Skipper Ricky Ponting said the world champions would show little sympathy for a mismatched, second-string home side by going for a quick kill in both Tests in Harare and Bulawayo.
Still hopeful of an 11th-hour resolution to Zimbabwe's complex month-long player crisis, Ponting felt Australia would do more harm to the game if it did not tour.
He demonstrated a blinkered approach to the controversy, stressing his team had to purely focus on cricket despite the selection and race issues which resulted in 15 front-line Zimbabwe players being sacked.
"We can't afford to worry about these things," he said at the end of a three-day preparation camp in Brisbane. "It's completely out of our control.
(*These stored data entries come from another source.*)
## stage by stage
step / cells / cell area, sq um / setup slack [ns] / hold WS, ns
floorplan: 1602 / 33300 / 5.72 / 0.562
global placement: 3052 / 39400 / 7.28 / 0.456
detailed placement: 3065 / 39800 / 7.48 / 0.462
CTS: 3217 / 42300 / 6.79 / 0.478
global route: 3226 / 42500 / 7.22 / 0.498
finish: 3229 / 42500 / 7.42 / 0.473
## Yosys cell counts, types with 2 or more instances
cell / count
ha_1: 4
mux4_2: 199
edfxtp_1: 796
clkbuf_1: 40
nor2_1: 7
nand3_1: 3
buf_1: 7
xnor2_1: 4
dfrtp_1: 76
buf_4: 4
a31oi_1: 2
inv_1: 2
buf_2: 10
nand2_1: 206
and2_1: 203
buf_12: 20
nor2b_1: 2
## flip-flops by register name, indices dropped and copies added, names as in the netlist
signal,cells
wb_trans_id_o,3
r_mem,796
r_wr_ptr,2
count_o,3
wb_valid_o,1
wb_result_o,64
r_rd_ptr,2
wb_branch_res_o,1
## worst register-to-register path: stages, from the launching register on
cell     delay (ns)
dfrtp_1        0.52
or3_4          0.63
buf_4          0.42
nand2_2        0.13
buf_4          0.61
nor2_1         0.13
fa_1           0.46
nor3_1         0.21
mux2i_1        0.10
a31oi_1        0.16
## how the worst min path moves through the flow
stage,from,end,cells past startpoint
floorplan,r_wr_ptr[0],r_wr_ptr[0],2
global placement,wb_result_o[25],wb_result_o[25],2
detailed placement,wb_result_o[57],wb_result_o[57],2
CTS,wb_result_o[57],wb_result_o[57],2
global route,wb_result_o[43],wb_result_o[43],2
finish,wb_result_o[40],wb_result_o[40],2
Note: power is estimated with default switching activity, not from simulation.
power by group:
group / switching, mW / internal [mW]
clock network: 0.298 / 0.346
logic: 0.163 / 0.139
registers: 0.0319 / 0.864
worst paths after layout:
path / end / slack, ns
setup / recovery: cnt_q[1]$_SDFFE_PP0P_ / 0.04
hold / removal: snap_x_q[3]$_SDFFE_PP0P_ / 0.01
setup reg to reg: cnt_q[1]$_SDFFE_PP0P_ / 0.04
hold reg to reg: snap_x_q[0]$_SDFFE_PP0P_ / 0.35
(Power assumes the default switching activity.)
### src/rtl/sram_bank_ctrl.sv
// rtl/sram_bank_ctrl.sv - request front-end for a banked single-port SRAM with read response FIFO
// Drives the bank pins combinationally on fire and queues read data so a stalled consumer loses nothing.

module sram_bank_ctrl_rsp_fifo #(
  parameter int WIDTH = 17,
  parameter int DEPTH = 2
) (
  input  logic                       CLK,
  input  logic                       RST,
  input  logic                       in_tvalid,
  input  logic [WIDTH-1:0]           in_tdata,
  output logic                       out_tvalid,
  input  logic                       out_tready,
  output logic [WIDTH-1:0]           out_tdata,
  output logic [$clog2(DEPTH):0]     count
);
  localparam int PW = $clog2(DEPTH);

  logic [WIDTH-1:0] mem [DEPTH];
  logic [PW-1:0]    wr_ptr;
  logic [PW-1:0]    rd_ptr;
  logic             pop;

  assign out_tvalid = (count != '0);
  assign pop        = out_tvalid & out_tready;
  // Head is masked when empty so the outputs read zero after reset without clearing storage.
  assign out_tdata  = out_tvalid ? mem[rd_ptr] : '0;

  always_ff @(posedge CLK or posedge RST) begin
    if (RST) begin
      wr_ptr <= '0;
      rd_ptr <= '0;
      count  <= '0;
    end else begin
      if (in_tvalid) wr_ptr <= wr_ptr + 1'b1;
      if (pop)       rd_ptr <= rd_ptr + 1'b1;
      case ({in_tvalid, pop})
        2'b10:   count <= count + 1'b1;
        2'b01:   count <= count - 1'b1;
        default: count <= count;
      endcase
    end
  end

  always_ff @(posedge CLK) begin
    if (in_tvalid) mem[wr_ptr] <= in_tdata;
  end
endmodule

module sram_bank_ctrl #(
  parameter int ADDR_WIDTH      = 13,
  parameter int BANK_ADDR_WIDTH = 10,
  parameter int NUM_BANKS       = 6,
  parameter int DATA_WIDTH      = 16,
  parameter int RSP_DEPTH       = 2
) (
  input  logic                          CLK,
  input  logic                          RST,
  input  logic                          req_valid,
  output logic                          req_ready,
  input  logic                          req_write,
  input  logic [ADDR_WIDTH-1:0]         req_addr,
  input  logic [DATA_WIDTH-1:0]         req_wdata,
  output logic                          rsp_valid,
  input  logic                          rsp_ready,
  output logic [DATA_WIDTH-1:0]         rsp_rdata,
  output logic                          rsp_err,
  output logic [$clog2(RSP_DEPTH):0]    rsp_count,
  output logic [ADDR_WIDTH-1:0]         A,
  output logic                          CEB,
  output logic                          WEB,
  output logic [DATA_WIDTH-1:0]         D,
  input  logic [DATA_WIDTH-1:0]         Q
);
  localparam int SW = ADDR_WIDTH - BANK_ADDR_WIDTH;
  localparam int CW = $clog2(RSP_DEPTH) + 1;

  logic [SW:0]           bank_sel;
  logic                  oor;
  logic [CW:0]           credit_used;
  logic                  rd_room;
  logic                  fire;
  logic                  rd_fire;
  logic                  rd_inflight;
  logic                  rd_oor;
  logic [DATA_WIDTH:0]   push_tdata;

  assign bank_sel = {1'b0, req_addr[ADDR_WIDTH-1:BANK_ADDR_WIDTH]};
  assign oor      = (bank_sel >= (SW+1)'(NUM_BANKS));

  // A read still in the bank pipeline already owns a FIFO slot; a same-cycle pop does not free one.
  assign credit_used = {1'b0, rsp_count} + (CW+1)'(rd_inflight);
  assign rd_room     = (credit_used < (CW+1)'(RSP_DEPTH));
  assign req_ready   = ~RST & (req_write | rd_room);

  assign fire    = req_valid & req_ready;
  assign rd_fire = fire & ~req_write;

  assign CEB = ~(fire & ~oor);
  assign WEB = ~req_write;
  assign A   = req_addr;
  assign D   = req_wdata;

  always_ff @(posedge CLK or posedge RST) begin
    if (RST) begin
      rd_inflight <= 1'b0;
      rd_oor      <= 1'b0;
    end else begin
      rd_inflight <= rd_fire;
      if (rd_fire) rd_oor <= oor;
    end
  end

  assign push_tdata = {rd_oor, rd_oor ? {DATA_WIDTH{1'b0}} : Q};

  sram_bank_ctrl_rsp_fifo #(
    .WIDTH (DATA_WIDTH + 1),
    .DEPTH (RSP_DEPTH)
  ) u_rsp_fifo (
    .CLK        (CLK),
    .RST        (RST),
    .in_tvalid  (rd_inflight),
    .in_tdata   (push_tdata),
    .out_tvalid (rsp_valid),
    .out_tready (rsp_ready),
    .out_tdata  ({rsp_err, rsp_rdata}),
    .count      (rsp_count)
  );
endmodule

### config.mk
export PLATFORM = sky130hd
export DESIGN_NAME = sram_bank_ctrl
export DESIGN_NICKNAME = d
export VERILOG_FILES = /design/src/rtl/sram_bank_ctrl.sv
export SDC_FILE = /design/constraint.sdc
export NUM_CORES = 1
export LEC_CHECK = 0
export CAP_MARGIN = 20
export CORE_ASPECT_RATIO = 1.25
export CORE_MARGIN = 5
export CORE_UTILIZATION = 39
export CTS_CLUSTER_DIAMETER = 40
export DETAILED_ROUTE_END_ITERATION = 6
export PLACE_DENSITY = 0.87
export SYNTH_ARGS = -nofsm -noshare
export SYNTH_HDL_FRONTEND = slang
export SYNTH_SLANG_ARGS = --single-unit
### constraint.sdc
create_clock -name CLK -period 1.87 [get_ports CLK]
set_input_delay 0.187 -clock CLK [delete_from_list [all_inputs] [get_ports CLK]]
set_output_delay 0.187 -clock CLK [all_outputs]
set_load 0.05 [all_outputs]
==> flow_summary_export.csv <==
group,metric,value,unit
placed_design,pre_cts_ws,0.352,ns
floorplanning,rows,28,
synth,ys_ff_latch,40,
clock_tree,post_cts_buffers,0,
synth,synth_xor_area_share,2.30,%
floorplanning,die_w,72.5,um
timing,tightestPinTransition,0.647,ns
synth,syn_inst,144,
global_routing,grt_pass1_vias,1162,
timing,rsz0062_at_grt,"false",
placed_design,routabilityCongestion,0.671,
worst_setup_path,slowest_stage,"clkdlybuf4s50_1",
worst_setup_path,cp_num_buf_inv,1,
worst_setup_path,worstPathArrival,1.57,ns
pwr,p_per_area,1690,mW/mm2
worst_setup_path,cp_max_fo,4,
cells_and_area,final_common_cell,"edfxtp_1",
synth,yosysTopAreaCell,"edfxtp_1",
cells_and_area,multi_input_area,479,um2
worst_setup_path,cp_top_family,"buffers and inverters",
cells_and_area,stdcell_area,0.00254,mm2
cells_and_area,most-common-layout-cells,"34 x edfxtp_1, 23 x clkdlybuf4s50_1, 19 x buf_12",
synth,syn_nets,195,
timing,worst_slack,0.113,ns
route,wire_per_inst,15.0,um
clock_tree,cts.sinks,40,
timing,hold_viol_final,0,
route,dr.pass1.iters,3,
route,vias,1061,
synth,synth_area,0.00191,mm2
timing,skew,0.00365,ns
floorplanning,io_pins,102,
timing,slew_violations,0,
worst_setup_path,reg2regPathDepth,5,
clock_tree,htreeDepth,2,
placed_design,place_area,0.00244,mm2
clock_tree,cts_made_buffers,5,
timing,period_needed,1.76,ns
pwr,p_leak,1.00,nW
synth,synth_top_family_by_area,"buffers and inverters",
worst_setup_path,path_class,"flip-flop to output port",
worst_setup_path,max_stage_delay,0.84,ns
worst_setup_path,worst-path-stages,1,
timing,fmax,0.569,GHz
global_routing,grt_pass1_wl,5480,um
synth,synthMuxAreaShare,9.72,%
timing,setup_viol,0,
cells_and_area,antenna_cells,0,
clock_tree,cts-root-buf,"clkbuf_8",
synth,synth.distinct_cells,20,
synth,synthTopCellsByArea,"edfxtp_1 54%, buf_4 13%, mux2i_1 8.9%",
cells_and_area,drive_gt1_share,25.6,%
floorplanning,die_y,88.2,um
synth,synth_top_area_share,53.6,%
timing,fin_crit_sh,94.0,%
worst_setup_path,cp-end-kind,"output port",
route,drc_errors,0,
cells_and_area,fillers,399,
global_routing,grt_remaining_overflow,0,
timing,tns,0,ns
synth,synth_simple_gate_area_share,11.4,%
placed_design,port_buffers,47,
global_routing,antenna_found_initial,0,
status,outcome,"completed",
floorplanning,start_util,40.3,%
route,wl,3490,um
clock_tree,clock_latency,0.29,ns
global_routing,grt_start_max_net_pins,20,
synth,synth.avg_cell_area,13.2,um2
clock_tree,cts_tree,"yes",
min_path,min_path_type,"primary input to async pin",
pwr,power,4.28,mW
synth,synth_compound_area_share,0.854,%
cells_and_area,seq_area,0.00117,mm2
worst_setup_path,crit_path_start_kind,"flip-flop",
synth,ys_seq_area_share,61.5,%
clock_tree,cts_max_path_buffers,2,
cells_and_area,syn_to_final_growth,33.1,%
synth,yosysWarnings,0,
clock_tree,clk_pin_slew_worst_paths,0.07,ns
route,drt_iter0_markers,17,
global_routing,grt_use_total,11.6,%
floorplanning,coreArea,0.00473,mm2
synth,synthAdderAreaFrac,0.657,%
cells_and_area,nNetsFinal,222,
timing,slew_headroom,56.9,%
floorplanning,die_area,0.00639,mm2
route,ant_nets,0,
placed_design,dp_hpwl,2630,um
route,via_per_inst,4.57,
flow_run,cap_violations,0,
worst_setup_path,critPathRequiredTime,1.68,ns
pwr,vdd_drop_max,0.889,mV
worst_setup_path,crit_chain,"clkdlybuf4s50_1",
==> layout make-up <==
type	instances	area share [%]
flip-flops and latches	40	46.2
repair buffers	53	27.5
multi-input cells	67	18.9
well taps	60	2.96
inverters	4	0.592
clock buffers	6	3.26
clock inverters	2	0.592
==> sequential cells by signal (all words and copies together) (netlist names) <==
register and count:
u_rsp_fifo.mem 34, u_rsp_fifo.count 2, rd_inflight 1, rd_oor 1
u_rsp_fifo.rd_ptr 1, u_rsp_fifo.wr_ptr 1
==> per-stage QoR <==
step                      hold slack (ns)  util [%]  cells
final                               0.217      53.6    232
after global routing                0.218      53.6    232
after CTS                           0.204      53.6    232
after detailed placement            0.374      51.5    224
after global placement              0.374      51.5    224
after floorplan                  -0.00505         -    144
==> power breakdown <==
group / internal [mW] / total (mW) / switching, mW
Sequential: 1.13 / 1.27 / 0.135
Clock: 0.298 / 0.580 / 0.282
Combinational: 1.07 / 2.43 / 1.36
==> cells in the mapped netlist <==
cell type / number
mux2i_1: 17
mux2_4: 1
nor2_1: 19
nor2_2: 1
nor2b_1: 16
dfrtp_1: 6
and2_0: 1
ha_1: 1
o21a_1: 1
xnor2_1: 2
xor2_1: 3
inv_1: 4
edfxtp_1: 34
nand3b_1: 1
clkbuf_1: 1
buf_4: 32
and2_1: 1
nor2b_2: 1
a21oi_2: 1
and4_4: 1
==> kinds of logic (layout without fill, tap and decap cells) <==
kind of cell / Yosys count / count (layout)
adders and majority gates: 1 / 1
xor gates and xnor gates: 5 / 5
buffers and inverters: 37 / 65
muxes: 18 / 18
AOI/OAI and AO/OA: 2 / 2
and+or+nand+nor: 41 / 41
DFF: 40 / 40
==> layer usage <==
| layer | wire length, um | part of all wire, % | GRT usage, % | up-vias |
|---|---|---|---|---|
| met2 | 1960 | 56 | 21.0 | 39 |
| met3 | 302 | 8.7 | 4.59 | 23 |
| li1 | - | - | - | 509 |
| met1 | 1100 | 32 | 10.3 | 490 |
| met5 | 0 | 0 | 0 | - |
| met4 | 123 | 3.5 | 8.05 | 0 |
==> path summary, 6_finish.rpt <==
kind,startpoint,endpoint,slack [ns]
worst max-delay path,u_rsp_fifo.count[1],rsp_count[1],0.11
worst min-delay path,RST,rd_inflight,0.22
worst max register to register,u_rsp_fifo.count[0],u_rsp_fifo.count[1],0.47
worst min register to register,u_rsp_fifo.rd_ptr,u_rsp_fifo.rd_ptr,0.48
max in group asynchronous,RST,u_rsp_fifo.count[0],1.54
min in group CLK,req_addr[1],A[1],0.37
==> repair_timing <==
action	4_1_cts	5_1_grt
setup endpoints to repair	0	1
hold buffers	0	0
gates resized for setup	0	1
(Power assumes the default switching activity.)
"We just have to play the best cricket we possibly can and if it's against a second-rate team then hopefully we can finish the games quickly."
A glimmer of hope remained that the rebels, led by former captain Heath Streak, would return to face the Aussies with the Zimbabwe Cricket Union saying the "door is still open".
ZCU chief executive Vince Hogg said any of the 15 would be considered for selection if they showed commitment to national cricket.
The 13-man Australian Test squad flies out on Thursday for the four-week tour which kicks off on Monday with a three-day game against a depleted Zimbabwe A.
Ponting said the current club-strength Zimbabwean Test side, thrashed by an innings and 240 runs by Sri Lanka last week, would not be underestimated and run-scoring world records would not be on the tourists' menu.